The United Nations Human Rights Committee has urged the United States to immediately release Abu Zubaydah, a prisoner at Guantánamo Bay and the first detainee sank by the CIA after the September 11, 2001, attacks.
the United Nations Working Group on Arbitrary Detention He also said that after examining other cases in Guantánamo over the past 15 years, he had seen a pattern that could “constitute crimes against humanity”.
The prisoner, whose real name is Zain al-Abidin Muhammad Hussain, was arrested in a raid in Pakistan in 2002 and has been held at the US naval base in Cuba without charge since 2006.
The United States has argued that the basis for his indefinite detention in the war on terror is that although he was not a member of al-Qaeda, he helped jihadists get to Afghanistan for training before the September 11 attacks.
The commission, which has no enforcement mechanism, also found that Abu Zubaydah was denied a meaningful review of his arrest and was thus unlawfully detained. “The appropriate remedy is to release Mr. Zubaida immediately and grant him an enforceable right to compensation and other reparations, in accordance with international law.” The group said in an opinion.

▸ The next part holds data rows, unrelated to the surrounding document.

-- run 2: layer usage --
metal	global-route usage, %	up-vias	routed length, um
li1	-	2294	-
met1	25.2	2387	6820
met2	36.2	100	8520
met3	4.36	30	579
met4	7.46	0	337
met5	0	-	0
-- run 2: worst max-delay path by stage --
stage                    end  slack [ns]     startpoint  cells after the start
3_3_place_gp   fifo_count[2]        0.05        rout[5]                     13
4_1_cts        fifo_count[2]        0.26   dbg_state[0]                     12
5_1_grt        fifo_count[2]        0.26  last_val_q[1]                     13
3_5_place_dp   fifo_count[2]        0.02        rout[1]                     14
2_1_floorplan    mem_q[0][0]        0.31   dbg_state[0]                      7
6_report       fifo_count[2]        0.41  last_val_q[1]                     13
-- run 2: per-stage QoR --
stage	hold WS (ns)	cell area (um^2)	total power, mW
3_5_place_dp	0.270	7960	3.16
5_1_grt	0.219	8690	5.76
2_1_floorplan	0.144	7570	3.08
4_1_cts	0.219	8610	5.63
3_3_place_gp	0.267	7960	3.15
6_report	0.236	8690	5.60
$ cat src/rtl/ring_pkg.sv
// Shared types and helpers for the ring-counter receive path.
// Index helpers work on 32-bit values so they serve any ring width up to 32.
package ring_pkg;

    typedef enum logic [1:0] {
        UNLOCKED = 2'd0,
        ACQUIRE  = 2'd1,
        LOCKED   = 2'd2
    } ring_state_e;

    function automatic int unsigned next_pos(input int unsigned pos, input int unsigned width);
        return (pos == width - 1) ? 0 : pos + 1;
    endfunction

    // Lowest set bit wins; the caller decides separately whether the word is one-hot.
    function automatic int unsigned onehot_to_idx(input logic [31:0] vec);
        int unsigned pos;
        pos = 0;
        for (int i = 31; i >= 0; i--) begin
            if (vec[i]) pos = i;
        end
        return pos;
    endfunction

endpackage

$ cat src/rtl/onehot_decode.sv
// Combinational one-hot check and position decode of a ring word.
// Kept free of state so other ring-style decoders can reuse it.
module onehot_decode
    import ring_pkg::*;
#(
    parameter int WIDTH = 4,
    parameter int IW    = $clog2(WIDTH)
) (
    input  logic [WIDTH-1:0] ring_in,
    output logic             legal,
    output logic [IW-1:0]    idx
);

    assign legal = ($countones(ring_in) == 1);
    assign idx   = IW'(onehot_to_idx(32'(ring_in)));

endmodule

He was the first prisoner of the CIA’s “black site,” a global network of secret prisons overseas that held more than 100 men beyond the reach of US law and the International Committee of the Red Cross from 2002 to 2006.
Two CIA contract psychologists devised a torture program of “enhanced interrogation techniques,” specifically for use in an agency prison in Thailand, where he was waterboarded, deprived of sleep, and confined in a coffin-like box.
In 2019, Abu Zubaydah drew sketches of how he was tortured. His lawyers made the charges public, and the detective’s face etched behind a black box.
The report criticized five other countries in which the United States detained Abu Zubaydah, Afghanistan, Thailand, Poland, Morocco and Lithuania. In 2018, the European Court of Human Rights criticized Lithuania and Romania for their complicity in the CIA program.
The UN also denounced the “complicity” of Britain, whose intelligence agencies asked American interrogators to interrogate the prisoner in black sites despite knowing of his “severe mistreatment”.
It is the latest in a series of condemnations of the US issued since the UN group, based in Geneva, adopted the 19-page opinion in November. The document was made public on Friday.
Other UN human rights investigations have sharply criticized US military prison wartime healthcare and policy It is considered a detainee’s artwork It is owned by the US government.
Abu Zubaydah’s attorney, Lt. Col. Chantelle M. Higgins, of the US Marine Corps, said the conviction should provide “greater incentive for the United States to find a place for him to go and release him.”
Although Abu Zubaydah was born in Saudi Arabia, he is a Palestinian with no nearby country to take him in.
Helen Duffy, the international human rights lawyer who brought his case to the United Nations body, said on Monday that Abu Zubaydah “has a well-founded fear of further abuse if he is sent to Saudi Arabia, and we hope to reach out to the United States and other countries on alternative resettlement sites.” .
Colonel Higgins suggested that Qatar might be a suitable location, noting that the country “has been generous and successful in receiving foreigners held at Guantanamo.”